I start with understanding that unless I am aware that I'm part of the problem, I can't be part of the solution.
When I shared this belief with an education professor, she warned me, "Because we all want to believe that we're helping the Earth, some people have started marketing 'solutions.' But most solutions address only the tip of one elephant's tailwhen actually we've got a herd of elephants in trouble."
Given the magnitude of our digital footprint, the solutions I learned all seemed lame. Then, I wondered: What if every Internet user reduces their media consumption by three percent every month for (say) three years? We might not have an exact way to calculate how much we reduce. Still, we could:
Get informed.
- Recognize that manufacturing anything new requires energy, extracting and refining ores, and emitting toxic and greenhouse gases. Every online activity requires manufacturing, operating and discarding of infrastructureincluding Internet access networks, data storage and factories that make devices.
- Create a support group with even one friend or neighbor to share ways to reduce your consumption and emissions.
- Learn the supply chain of one substance in a smartphone.[3]
- Study how even a computer science department can limit its waste [4]
Put your household on a media diet.
- Wait at least four years to upgrade equipment and software. New software can require a new computer; a new computer might need a new printer. Remember the energy, extraction, toxic waste and greenhouse gases embodied in manufacturing every new product.

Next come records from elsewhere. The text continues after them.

==> config.mk <==
export PLATFORM = sky130hd
export DESIGN_NAME = positional_list_engine
export DESIGN_NICKNAME = d
export VERILOG_FILES = /design/src/rtl/ple_pkg.sv /design/src/rtl/positional_list_engine.sv
export VERILOG_INCLUDE_DIRS = /design/src /design/src/rtl
export SDC_FILE = /design/constraint.sdc
export NUM_CORES = 2
export LEC_CHECK = 0
export ABC_AREA = 1
export BUFFER_PORTS_ARGS = -buffer_cell sky130_fd_sc_hd__buf_2
export CAP_MARGIN = 30
export CORE_UTILIZATION = 45
export DETAILED_ROUTE_END_ITERATION = 8
export PLACE_DENSITY_LB_ADDON = 0.05
export SYNTH_ARGS = -nofsm -noshare
export SYNTH_HDL_FRONTEND = slang
export SYNTH_SLANG_ARGS = --single-unit
export TNS_END_PERCENT = 20
==> constraint.sdc <==
create_clock -name clk -period 7.1 [get_ports clk]
set_input_delay 0.71 -clock clk [delete_from_list [all_inputs] [get_ports clk]]
set_output_delay 0.71 -clock clk [all_outputs]
set_load 0.03 [all_outputs]
File: src/rtl/core/chfm_pkg.sv
package chfm_pkg;

  localparam int CHFM_ITER_DEFAULT = 14;
  localparam int ATAN_TABLE_SIZE   = 24;

  localparam int RAW_W     = 16;
  localparam int AXIS_W    = 18;
  localparam int PRESHIFT  = 20;
  // Rotated vector grows by the CORDIC gain and up to sqrt(2) over the scaled axis.
  localparam int XY_W      = 42;
  localparam int Z_W       = 33;
  localparam int ANG_W     = 18;
  localparam int HEAD_W    = 16;
  localparam int DEG_K_W   = 24;

  localparam logic signed [Z_W-1:0]   HALF_PI_Q29     = 33'sd843314857;
  localparam logic signed [ANG_W-1:0] TWO_PI_Q13      = 18'sd51472;
  localparam logic [DEG_K_W-1:0]      DEG_PER_RAD_Q24 = 24'd15019745;

  localparam logic [15:0] GAIN_RESET = 16'd60293;
  localparam logic [15:0] DECL_RESET = 16'd374;

  typedef enum logic [1:0] {
    REG_GAIN    = 2'd0,
    REG_DECL    = 2'd1,
    REG_PRESENT = 2'd2,
    REG_SPARE   = 2'd3
  } chfm_reg_t;

  // Data that moves from one angle cell to the next.
  typedef struct packed {
    logic                     present;
    logic                     zero;
    logic signed [AXIS_W-1:0] xf;
    logic signed [AXIS_W-1:0] yf;
    logic signed [AXIS_W-1:0] zf;
    logic signed [XY_W-1:0]   cx;
    logic signed [XY_W-1:0]   cy;
    logic signed [Z_W-1:0]    cz;
  } chfm_stage_t;

  // atan(2^-i) in Q.29 radians.
  function automatic logic signed [Z_W-1:0] chfm_atan(input int idx);
    logic signed [Z_W-1:0] v;
    case (idx)
      0:  v = 33'sd421657428;
      1:  v = 33'sd248918915;
      2:  v = 33'sd131521918;
      3:  v = 33'sd66762579;
      4:  v = 33'sd33510843;
      5:  v = 33'sd16771758;
      6:  v = 33'sd8387925;
      7:  v = 33'sd4194219;
      8:  v = 33'sd2097141;
      9:  v = 33'sd1048575;
      10: v = 33'sd524288;
      11: v = 33'sd262144;
      12: v = 33'sd131072;
      13: v = 33'sd65536;
      14: v = 33'sd32768;
      15: v = 33'sd16384;
      16: v = 33'sd8192;
      17: v = 33'sd4096;
      18: v = 33'sd2048;
      19: v = 33'sd1024;
      20: v = 33'sd512;
      21: v = 33'sd256;
      22: v = 33'sd128;
      23: v = 33'sd64;
      default: v = '0;
    endcase
    return v;
  endfunction

endpackage

File: src/rtl/core/chfm_scale.sv
module chfm_scale
  import chfm_pkg::*;
(
  input  logic                    clk,
  input  logic                    rst_n,
  input  logic                    en,
  input  logic                    in_vld,
  input  logic signed [RAW_W-1:0] x_raw,
  input  logic signed [RAW_W-1:0] y_raw,
  input  logic signed [RAW_W-1:0] z_raw,
  input  logic [15:0]             gain,
  input  logic                    present,
  output logic                    out_vld,
  output chfm_stage_t             out_stage
);

  logic                     vld1_r;
  logic                     present1_r;
  logic signed [AXIS_W-1:0] xf1_r, yf1_r, zf1_r;
  logic signed [AXIS_W-1:0] xf_nxt, yf_nxt, zf_nxt;
  logic                     vld2_r;
  chfm_stage_t              stage2_r, stage2_nxt;
  logic signed [XY_W-1:0]   xs, ys;

  function automatic logic signed [AXIS_W-1:0] scale_one(
    input logic signed [RAW_W-1:0] raw,
    input logic [15:0]             g
  );
    logic signed [33:0] p;
    p = 34'(raw) * 34'($signed({1'b0, g})) + 34'sd8192;
    return p[14+AXIS_W-1:14];
  endfunction

  always_comb begin
    xf_nxt = scale_one(x_raw, gain);
    yf_nxt = scale_one(y_raw, gain);
    zf_nxt = scale_one(z_raw, gain);
  end

  // Pre-rotation by a quarter turn brings a vector with negative X into the right half plane.
  always_comb begin
    xs = XY_W'(xf1_r) <<< PRESHIFT;
    ys = XY_W'(yf1_r) <<< PRESHIFT;
    stage2_nxt.present = present1_r;
    stage2_nxt.zero    = (xf1_r == '0) && (yf1_r == '0);
    stage2_nxt.xf      = xf1_r;
    stage2_nxt.yf      = yf1_r;
    stage2_nxt.zf      = zf1_r;
    stage2_nxt.cx      = xs;
    stage2_nxt.cy      = ys;
    stage2_nxt.cz      = '0;
    if (xf1_r < 0) begin
      if (yf1_r >= 0) begin
        stage2_nxt.cx = ys;
        stage2_nxt.cy = -xs;
        stage2_nxt.cz = HALF_PI_Q29;
      end else begin
        stage2_nxt.cx = -ys;
        stage2_nxt.cy = xs;
        stage2_nxt.cz = -HALF_PI_Q29;
      end
    end
  end

  always_ff @(posedge clk) begin
    if (!rst_n) begin
      vld1_r <= 1'b0;
      vld2_r <= 1'b0;
    end else if (en) begin
      vld1_r <= in_vld;
      vld2_r <= vld1_r;
    end
  end

  always_ff @(posedge clk) begin
    if (en) begin
      present1_r <= present;
      xf1_r      <= xf_nxt;
      yf1_r      <= yf_nxt;
      zf1_r      <= zf_nxt;
      stage2_r   <= stage2_nxt;
    end
  end

  assign out_vld   = vld2_r;
  assign out_stage = stage2_r;

endmodule

File: config.mk
export PLATFORM = sky130hd
export DESIGN_NAME = chfm_scale
export DESIGN_NICKNAME = d
export VERILOG_FILES = /design/src/rtl/core/chfm_pkg.sv /design/src/rtl/core/chfm_scale.sv
export SDC_FILE = /design/constraint.sdc
export NUM_CORES = 2
export LEC_CHECK = 0
export BUFFER_PORTS_ARGS = -buffer_cell sky130_fd_sc_hd__buf_2
export CAP_MARGIN = 25
export CELL_PAD_IN_SITES_DETAIL_PLACEMENT = 1
export CELL_PAD_IN_SITES_GLOBAL_PLACEMENT = 1
export CORE_AREA = 2 2 243 245
export DETAILED_ROUTE_END_ITERATION = 10
export DIE_AREA = 0 0 245 247
export GPL_TIMING_DRIVEN = 0
export PLACE_DENSITY_LB_ADDON = 0.1
export SKIP_LAST_GASP = 1
export SYNTH_ARGS = -nofsm -noshare
export SYNTH_HDL_FRONTEND = slang
export SYNTH_SLANG_ARGS = --single-unit
export TNS_END_PERCENT = 20
File: constraint.sdc
create_clock -name clk -period 11.3 [get_ports clk]
set_input_delay 2.26 -clock clk [delete_from_list [all_inputs] [get_ports clk]]
set_output_delay 2.26 -clock clk [all_outputs]
set_load 0.01 [all_outputs]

- Keep your electronics in good repair.
- Buy new goods only when they are essential. Buy only repairable electronics with replaceable parts.
- Give yourself a video diet. In remote networks, watching one hour of video per week consumes more electricity than two new refrigerators use in a year; [5] yet not all households have a refrigerator. Sending an email or a text requires energy-consuming data. Voice requires more data than text. A photo takes yet more than voice. One second of video can have 60 photos, and therefore takes the most data. Limit yourself to (say) two hours of video per week.
- Get wired Internet and phone access. Because of power demanded at every cell site and other factors, mobile access uses at least ten times as much energy as wired access. [6]
- Keep an electronic Sabbath: For one day each week, go without electronics.
- Live with the questions: What's essential? What's a luxury? Is this device or service within our ecological means?
Include children in creating your household's media diet.
- Delay children's use of electronics at least until they have mastered reading, writing and math on paper. Given the way that COVID 19 has increased dependence on electronics, including among students, this simple idea takes creativity and community. Regularly ask yourself and the children in your care: What are signs that someone's had too much screen-time? When we've had too much screen-time, what activities can help us rebalance? What rules can prevent us from getting out of balance?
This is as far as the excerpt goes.